== Segment start ==
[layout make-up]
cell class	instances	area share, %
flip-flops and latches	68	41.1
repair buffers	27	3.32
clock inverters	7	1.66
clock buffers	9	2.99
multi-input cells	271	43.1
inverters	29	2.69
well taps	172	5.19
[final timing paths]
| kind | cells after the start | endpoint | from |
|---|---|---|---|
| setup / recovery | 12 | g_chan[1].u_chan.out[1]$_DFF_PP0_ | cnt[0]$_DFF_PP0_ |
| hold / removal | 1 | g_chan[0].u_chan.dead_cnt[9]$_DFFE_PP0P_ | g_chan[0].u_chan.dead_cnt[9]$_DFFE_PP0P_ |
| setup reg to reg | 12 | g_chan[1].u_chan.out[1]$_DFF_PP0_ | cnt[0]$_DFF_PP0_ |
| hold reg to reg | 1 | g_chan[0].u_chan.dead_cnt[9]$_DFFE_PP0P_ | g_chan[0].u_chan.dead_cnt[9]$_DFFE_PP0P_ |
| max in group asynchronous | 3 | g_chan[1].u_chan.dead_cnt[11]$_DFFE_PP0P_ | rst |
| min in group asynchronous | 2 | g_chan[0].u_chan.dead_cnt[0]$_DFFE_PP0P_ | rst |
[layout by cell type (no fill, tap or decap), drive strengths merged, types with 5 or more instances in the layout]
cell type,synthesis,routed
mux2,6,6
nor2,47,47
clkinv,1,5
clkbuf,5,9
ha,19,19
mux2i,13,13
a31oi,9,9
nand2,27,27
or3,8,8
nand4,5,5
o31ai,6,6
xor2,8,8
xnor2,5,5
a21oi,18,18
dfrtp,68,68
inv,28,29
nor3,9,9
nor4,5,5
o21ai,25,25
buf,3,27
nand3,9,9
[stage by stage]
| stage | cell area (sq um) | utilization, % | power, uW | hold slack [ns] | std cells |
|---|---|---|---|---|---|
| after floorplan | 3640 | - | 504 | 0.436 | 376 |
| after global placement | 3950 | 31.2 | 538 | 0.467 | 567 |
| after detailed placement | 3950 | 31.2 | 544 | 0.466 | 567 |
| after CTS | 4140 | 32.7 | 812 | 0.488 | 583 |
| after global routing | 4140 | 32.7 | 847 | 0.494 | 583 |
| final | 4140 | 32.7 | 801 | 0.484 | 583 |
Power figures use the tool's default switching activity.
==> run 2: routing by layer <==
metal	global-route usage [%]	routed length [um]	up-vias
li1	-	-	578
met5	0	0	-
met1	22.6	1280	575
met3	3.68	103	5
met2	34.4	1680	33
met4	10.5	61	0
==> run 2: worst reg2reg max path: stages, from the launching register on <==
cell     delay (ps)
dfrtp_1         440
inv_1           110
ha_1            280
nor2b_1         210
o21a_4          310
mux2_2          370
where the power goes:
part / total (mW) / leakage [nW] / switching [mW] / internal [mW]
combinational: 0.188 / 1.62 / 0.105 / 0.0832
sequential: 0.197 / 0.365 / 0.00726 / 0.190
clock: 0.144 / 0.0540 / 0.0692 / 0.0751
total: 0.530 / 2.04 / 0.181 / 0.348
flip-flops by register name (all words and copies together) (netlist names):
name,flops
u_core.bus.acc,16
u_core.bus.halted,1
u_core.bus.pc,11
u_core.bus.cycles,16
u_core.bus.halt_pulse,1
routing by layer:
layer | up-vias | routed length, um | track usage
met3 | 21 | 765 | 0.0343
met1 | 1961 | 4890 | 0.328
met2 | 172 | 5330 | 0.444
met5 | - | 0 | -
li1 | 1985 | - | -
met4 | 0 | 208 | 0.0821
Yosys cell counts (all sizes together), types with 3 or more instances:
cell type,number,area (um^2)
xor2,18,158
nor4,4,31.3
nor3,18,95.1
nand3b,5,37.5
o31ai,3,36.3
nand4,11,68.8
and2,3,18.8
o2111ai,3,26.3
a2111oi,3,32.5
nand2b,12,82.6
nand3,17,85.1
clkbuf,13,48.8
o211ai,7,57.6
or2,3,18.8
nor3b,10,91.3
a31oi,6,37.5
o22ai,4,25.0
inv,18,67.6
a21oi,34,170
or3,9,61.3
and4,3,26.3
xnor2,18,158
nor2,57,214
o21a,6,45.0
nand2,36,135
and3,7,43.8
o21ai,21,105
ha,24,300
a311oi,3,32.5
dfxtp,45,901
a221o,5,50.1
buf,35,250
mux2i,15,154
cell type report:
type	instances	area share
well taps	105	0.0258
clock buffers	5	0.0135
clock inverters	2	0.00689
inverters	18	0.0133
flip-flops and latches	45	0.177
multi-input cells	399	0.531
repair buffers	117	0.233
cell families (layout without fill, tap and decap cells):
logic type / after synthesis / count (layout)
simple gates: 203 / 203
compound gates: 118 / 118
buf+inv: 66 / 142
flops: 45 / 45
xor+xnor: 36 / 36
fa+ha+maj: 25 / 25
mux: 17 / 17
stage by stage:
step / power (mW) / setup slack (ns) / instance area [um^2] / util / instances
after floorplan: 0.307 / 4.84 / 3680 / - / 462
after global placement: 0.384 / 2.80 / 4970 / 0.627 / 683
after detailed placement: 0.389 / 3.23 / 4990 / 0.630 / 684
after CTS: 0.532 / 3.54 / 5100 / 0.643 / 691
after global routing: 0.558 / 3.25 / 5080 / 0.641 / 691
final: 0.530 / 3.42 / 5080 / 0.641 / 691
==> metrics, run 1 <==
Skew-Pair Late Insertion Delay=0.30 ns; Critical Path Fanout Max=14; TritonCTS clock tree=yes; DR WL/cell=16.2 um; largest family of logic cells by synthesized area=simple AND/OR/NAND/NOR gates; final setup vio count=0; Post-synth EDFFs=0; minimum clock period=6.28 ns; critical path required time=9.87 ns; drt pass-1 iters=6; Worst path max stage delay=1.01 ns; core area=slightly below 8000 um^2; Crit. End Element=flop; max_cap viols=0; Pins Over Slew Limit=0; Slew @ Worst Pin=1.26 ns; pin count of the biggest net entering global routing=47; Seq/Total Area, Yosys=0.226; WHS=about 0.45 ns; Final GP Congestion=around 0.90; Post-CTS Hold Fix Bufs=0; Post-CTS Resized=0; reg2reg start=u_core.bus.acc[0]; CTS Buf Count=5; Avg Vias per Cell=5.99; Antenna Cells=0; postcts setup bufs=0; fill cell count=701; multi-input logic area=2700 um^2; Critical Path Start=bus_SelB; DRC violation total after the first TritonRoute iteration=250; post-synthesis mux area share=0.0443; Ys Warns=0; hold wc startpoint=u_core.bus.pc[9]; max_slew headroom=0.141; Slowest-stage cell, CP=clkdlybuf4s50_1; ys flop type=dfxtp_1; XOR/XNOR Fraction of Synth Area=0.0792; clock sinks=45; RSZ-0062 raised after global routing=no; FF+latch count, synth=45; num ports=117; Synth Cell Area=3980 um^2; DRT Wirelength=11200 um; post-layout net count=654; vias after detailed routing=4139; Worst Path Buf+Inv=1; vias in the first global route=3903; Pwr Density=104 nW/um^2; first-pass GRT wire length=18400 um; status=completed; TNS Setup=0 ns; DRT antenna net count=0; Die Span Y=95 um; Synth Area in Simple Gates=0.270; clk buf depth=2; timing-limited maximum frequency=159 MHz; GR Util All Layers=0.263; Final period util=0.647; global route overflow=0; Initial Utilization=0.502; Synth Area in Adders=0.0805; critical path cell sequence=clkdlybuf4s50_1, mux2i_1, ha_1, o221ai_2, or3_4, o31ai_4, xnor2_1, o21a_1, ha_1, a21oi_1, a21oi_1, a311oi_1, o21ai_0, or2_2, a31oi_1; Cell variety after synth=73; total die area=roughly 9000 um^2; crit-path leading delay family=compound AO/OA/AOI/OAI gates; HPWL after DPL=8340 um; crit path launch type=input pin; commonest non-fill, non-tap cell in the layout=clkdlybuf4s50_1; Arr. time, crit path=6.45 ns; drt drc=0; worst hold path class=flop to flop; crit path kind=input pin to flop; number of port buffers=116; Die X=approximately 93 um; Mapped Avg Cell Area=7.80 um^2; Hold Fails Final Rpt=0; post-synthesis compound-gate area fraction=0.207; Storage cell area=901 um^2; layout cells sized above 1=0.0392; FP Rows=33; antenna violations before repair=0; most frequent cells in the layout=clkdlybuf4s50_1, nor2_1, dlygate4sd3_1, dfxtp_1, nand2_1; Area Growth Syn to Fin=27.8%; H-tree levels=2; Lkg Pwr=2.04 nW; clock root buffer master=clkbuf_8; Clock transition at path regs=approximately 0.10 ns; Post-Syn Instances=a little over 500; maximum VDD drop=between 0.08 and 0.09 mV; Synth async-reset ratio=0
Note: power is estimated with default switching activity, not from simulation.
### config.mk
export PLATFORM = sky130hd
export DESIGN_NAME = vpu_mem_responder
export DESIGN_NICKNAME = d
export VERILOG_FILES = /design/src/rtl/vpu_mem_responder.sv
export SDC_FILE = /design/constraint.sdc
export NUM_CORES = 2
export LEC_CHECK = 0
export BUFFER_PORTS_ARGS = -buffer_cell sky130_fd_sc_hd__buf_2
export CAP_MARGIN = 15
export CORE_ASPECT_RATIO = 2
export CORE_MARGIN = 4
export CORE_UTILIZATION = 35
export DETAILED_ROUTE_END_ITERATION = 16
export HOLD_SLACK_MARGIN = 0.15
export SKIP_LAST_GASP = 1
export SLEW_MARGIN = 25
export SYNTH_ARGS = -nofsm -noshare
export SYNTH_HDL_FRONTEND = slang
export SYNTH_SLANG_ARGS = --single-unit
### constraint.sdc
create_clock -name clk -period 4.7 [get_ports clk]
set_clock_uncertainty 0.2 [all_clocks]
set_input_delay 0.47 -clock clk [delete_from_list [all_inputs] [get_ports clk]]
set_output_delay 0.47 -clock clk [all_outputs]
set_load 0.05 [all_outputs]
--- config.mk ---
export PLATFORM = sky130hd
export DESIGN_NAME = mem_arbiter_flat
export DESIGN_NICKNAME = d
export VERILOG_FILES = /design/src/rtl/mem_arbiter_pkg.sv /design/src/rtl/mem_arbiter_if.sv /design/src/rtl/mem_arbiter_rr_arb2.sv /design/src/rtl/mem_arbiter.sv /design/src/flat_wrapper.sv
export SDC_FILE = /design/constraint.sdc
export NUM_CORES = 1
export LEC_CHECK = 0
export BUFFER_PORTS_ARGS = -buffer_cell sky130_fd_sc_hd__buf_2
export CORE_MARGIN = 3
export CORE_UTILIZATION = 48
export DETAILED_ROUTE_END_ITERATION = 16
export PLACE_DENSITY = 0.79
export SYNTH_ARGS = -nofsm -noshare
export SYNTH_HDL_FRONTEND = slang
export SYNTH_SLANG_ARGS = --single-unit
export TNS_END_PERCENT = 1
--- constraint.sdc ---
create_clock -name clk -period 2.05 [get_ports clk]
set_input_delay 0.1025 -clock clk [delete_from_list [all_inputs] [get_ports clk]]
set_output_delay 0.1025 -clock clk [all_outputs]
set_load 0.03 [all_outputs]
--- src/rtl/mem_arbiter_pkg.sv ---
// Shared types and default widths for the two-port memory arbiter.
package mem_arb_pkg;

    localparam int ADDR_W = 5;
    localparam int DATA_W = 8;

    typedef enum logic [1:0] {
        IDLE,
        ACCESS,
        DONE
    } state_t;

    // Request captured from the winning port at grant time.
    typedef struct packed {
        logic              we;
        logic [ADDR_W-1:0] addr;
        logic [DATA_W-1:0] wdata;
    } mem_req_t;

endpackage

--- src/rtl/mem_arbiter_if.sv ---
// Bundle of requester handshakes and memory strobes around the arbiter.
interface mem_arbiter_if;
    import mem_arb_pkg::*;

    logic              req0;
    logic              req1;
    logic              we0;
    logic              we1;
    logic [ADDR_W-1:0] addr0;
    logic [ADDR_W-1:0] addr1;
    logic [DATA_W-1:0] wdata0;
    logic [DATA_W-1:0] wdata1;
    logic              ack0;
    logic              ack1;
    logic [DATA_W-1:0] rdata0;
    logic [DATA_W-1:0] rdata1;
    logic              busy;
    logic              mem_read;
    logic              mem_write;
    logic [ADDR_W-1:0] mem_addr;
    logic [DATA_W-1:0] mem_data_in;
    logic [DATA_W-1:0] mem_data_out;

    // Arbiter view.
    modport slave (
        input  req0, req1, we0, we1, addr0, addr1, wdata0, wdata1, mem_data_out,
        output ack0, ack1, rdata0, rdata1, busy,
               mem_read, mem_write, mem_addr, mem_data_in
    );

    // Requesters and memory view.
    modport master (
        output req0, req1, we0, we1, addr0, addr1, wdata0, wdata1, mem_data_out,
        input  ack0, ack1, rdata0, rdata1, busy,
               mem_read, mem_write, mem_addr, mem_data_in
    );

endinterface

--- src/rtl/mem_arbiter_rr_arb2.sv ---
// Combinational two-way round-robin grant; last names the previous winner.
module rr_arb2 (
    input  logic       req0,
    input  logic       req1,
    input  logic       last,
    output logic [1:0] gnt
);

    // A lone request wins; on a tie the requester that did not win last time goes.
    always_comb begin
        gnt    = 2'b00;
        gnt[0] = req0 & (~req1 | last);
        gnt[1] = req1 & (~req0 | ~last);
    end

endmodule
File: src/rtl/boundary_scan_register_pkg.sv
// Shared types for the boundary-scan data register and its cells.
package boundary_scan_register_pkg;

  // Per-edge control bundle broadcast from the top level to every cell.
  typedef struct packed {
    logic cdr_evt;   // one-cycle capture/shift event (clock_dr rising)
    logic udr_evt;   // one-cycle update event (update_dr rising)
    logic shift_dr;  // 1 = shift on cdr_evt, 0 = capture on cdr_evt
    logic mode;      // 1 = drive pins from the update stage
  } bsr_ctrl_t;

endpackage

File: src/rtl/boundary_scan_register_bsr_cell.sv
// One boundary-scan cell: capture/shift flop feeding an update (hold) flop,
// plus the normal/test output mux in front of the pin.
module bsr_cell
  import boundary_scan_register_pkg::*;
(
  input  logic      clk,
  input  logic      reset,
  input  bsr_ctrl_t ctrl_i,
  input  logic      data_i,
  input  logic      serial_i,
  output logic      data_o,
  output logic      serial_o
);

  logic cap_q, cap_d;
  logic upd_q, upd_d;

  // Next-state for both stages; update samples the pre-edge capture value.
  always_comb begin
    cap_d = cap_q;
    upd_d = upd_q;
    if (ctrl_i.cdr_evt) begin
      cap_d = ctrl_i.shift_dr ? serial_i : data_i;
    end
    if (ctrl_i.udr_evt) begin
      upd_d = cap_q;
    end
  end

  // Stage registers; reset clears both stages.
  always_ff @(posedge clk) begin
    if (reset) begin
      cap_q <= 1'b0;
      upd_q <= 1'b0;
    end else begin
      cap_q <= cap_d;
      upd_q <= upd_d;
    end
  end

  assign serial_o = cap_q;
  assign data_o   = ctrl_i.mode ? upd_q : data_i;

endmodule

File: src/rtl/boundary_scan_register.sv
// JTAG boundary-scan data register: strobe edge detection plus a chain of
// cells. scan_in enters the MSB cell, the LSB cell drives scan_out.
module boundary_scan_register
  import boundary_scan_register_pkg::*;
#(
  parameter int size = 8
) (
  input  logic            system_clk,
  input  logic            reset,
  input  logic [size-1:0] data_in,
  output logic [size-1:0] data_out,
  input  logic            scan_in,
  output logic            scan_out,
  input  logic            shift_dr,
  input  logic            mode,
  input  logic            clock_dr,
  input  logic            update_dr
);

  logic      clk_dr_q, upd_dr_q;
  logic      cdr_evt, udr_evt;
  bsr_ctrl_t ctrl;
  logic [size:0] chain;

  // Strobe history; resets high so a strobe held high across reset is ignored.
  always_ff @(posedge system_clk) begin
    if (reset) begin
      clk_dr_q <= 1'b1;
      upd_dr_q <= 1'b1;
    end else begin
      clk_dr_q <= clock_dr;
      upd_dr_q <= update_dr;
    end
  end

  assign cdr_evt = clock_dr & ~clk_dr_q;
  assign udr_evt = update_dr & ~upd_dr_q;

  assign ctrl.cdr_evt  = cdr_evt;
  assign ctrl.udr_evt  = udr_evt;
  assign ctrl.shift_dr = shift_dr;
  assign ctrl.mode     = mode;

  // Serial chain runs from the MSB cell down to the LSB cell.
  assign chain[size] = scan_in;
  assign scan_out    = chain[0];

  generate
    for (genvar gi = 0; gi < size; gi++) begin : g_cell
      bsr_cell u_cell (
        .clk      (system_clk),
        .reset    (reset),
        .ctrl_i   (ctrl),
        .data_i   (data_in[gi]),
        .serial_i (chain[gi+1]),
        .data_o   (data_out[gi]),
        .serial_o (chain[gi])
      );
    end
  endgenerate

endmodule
== Segment end ==
Take the lines from the first line of the records through the line holding "cell type,synthesis,routed", both included, and please reproduce them exactly with nothing added.

[layout make-up]
cell class	instances	area share, %
flip-flops and latches	68	41.1
repair buffers	27	3.32
clock inverters	7	1.66
clock buffers	9	2.99
multi-input cells	271	43.1
inverters	29	2.69
well taps	172	5.19
[final timing paths]
| kind | cells after the start | endpoint | from |
|---|---|---|---|
| setup / recovery | 12 | g_chan[1].u_chan.out[1]$_DFF_PP0_ | cnt[0]$_DFF_PP0_ |
| hold / removal | 1 | g_chan[0].u_chan.dead_cnt[9]$_DFFE_PP0P_ | g_chan[0].u_chan.dead_cnt[9]$_DFFE_PP0P_ |
| setup reg to reg | 12 | g_chan[1].u_chan.out[1]$_DFF_PP0_ | cnt[0]$_DFF_PP0_ |
| hold reg to reg | 1 | g_chan[0].u_chan.dead_cnt[9]$_DFFE_PP0P_ | g_chan[0].u_chan.dead_cnt[9]$_DFFE_PP0P_ |
| max in group asynchronous | 3 | g_chan[1].u_chan.dead_cnt[11]$_DFFE_PP0P_ | rst |
| min in group asynchronous | 2 | g_chan[0].u_chan.dead_cnt[0]$_DFFE_PP0P_ | rst |
[layout by cell type (no fill, tap or decap), drive strengths merged, types with 5 or more instances in the layout]
cell type,synthesis,routed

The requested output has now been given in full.